Pero el daño no se detiene en lo visible. La bomba dejó una herencia invisible, caprichosa, que se manifestaría días, semanas, años después. “Estos cuatro no se dieron cuenta, pero estaban contrayendo la extraña y caprichosa enfermedad que más tarde se conocería como enfermedad por radiación.”

Hersey lo escribe sin énfasis, sin dramatismos, sin regodearse en las escabrosas escenas o en el dolor. Con una ética intachable, como quien anota un hecho inevitable. Y sin embargo, esa frase encierra el germen de una tragedia que aún hoy se estudia, se teme, se recuerda.

Leer Hiroshima no es solo un ejercicio de memoria. Es un acto de responsabilidad. Hersey nos obliga a mirar lo que preferimos no ver, a escuchar lo que el silencio intenta ocultar. Su texto no busca culpables ni ofrece consuelo. Solo presenta, con una honestidad brutal, lo que ocurrió cuando la humanidad cruzó un umbral del que no puede regresar.

Hoy, cuando se habla nuevamente de submarinos con potencial nuclear, de escaramuzas y respuestas atómicas, vale la pena volver a este libro. No como un ejercicio nostálgico, sino como un llamado urgente a pensar con sentido de humanidad. Hersey no escribió para condenar, sino para comprender. Y en esa comprensión está la posibilidad de evitar que la historia se repita. Escribió, no sobre el poder destructivo de la tecnología, sino sobre la fragilidad de la vida, la persistencia del dolor y la necesidad de contar lo que no debe olvidarse.

 

Para el periodismo

También, para los que se dicen nuevos cronistas o herederos del nuevo periodismo, vale la pena que se den cuenta cómo logra que los lectores se conmuevan con las escenas sin necesidad de figurar allí el periodista en primera persona. Completamente lejano del yoísmo y no por eso, lejano de las víctimas y de los hechos.

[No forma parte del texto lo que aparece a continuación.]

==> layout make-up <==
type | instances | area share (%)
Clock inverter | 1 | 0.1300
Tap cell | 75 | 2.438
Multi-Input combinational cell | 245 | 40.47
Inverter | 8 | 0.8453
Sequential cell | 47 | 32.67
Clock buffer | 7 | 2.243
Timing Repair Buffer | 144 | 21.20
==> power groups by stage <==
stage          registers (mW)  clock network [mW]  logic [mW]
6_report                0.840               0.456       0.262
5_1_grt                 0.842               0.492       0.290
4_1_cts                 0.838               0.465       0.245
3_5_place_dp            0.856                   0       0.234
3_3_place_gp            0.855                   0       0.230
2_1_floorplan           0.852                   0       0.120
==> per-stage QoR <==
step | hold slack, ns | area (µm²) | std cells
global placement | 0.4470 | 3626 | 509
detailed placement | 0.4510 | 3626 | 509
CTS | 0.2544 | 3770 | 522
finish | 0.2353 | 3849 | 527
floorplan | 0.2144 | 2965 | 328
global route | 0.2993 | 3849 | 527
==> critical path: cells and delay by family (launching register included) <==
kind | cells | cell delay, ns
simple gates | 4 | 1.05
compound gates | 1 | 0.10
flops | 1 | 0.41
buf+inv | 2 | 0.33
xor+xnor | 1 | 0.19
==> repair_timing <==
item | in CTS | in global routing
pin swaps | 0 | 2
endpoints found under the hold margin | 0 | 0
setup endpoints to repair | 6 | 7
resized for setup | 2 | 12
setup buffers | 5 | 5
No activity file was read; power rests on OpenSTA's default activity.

Otra gran lección de periodismo fue que Hersey volvió 40 años después y hurgó en qué pasó con las vidas de esos seis protagonistas de su historia y escribe un quinto capítulo al texto original. Este texto fue el primero que hizo que una revista se usara para que tuviera un solo tema. Luego fue libro. Debería ser obligatorio leerlo por estos días en todas las facultades de periodismo del mundo, porque es una cátedra de narración y de reportería, también de cómo sensibilizar sobre las grandes tragedias. Por historias como esta es que The New Yorker llega en este 2025 a su centenario demostrando por qué es el epítome del buen periodismo.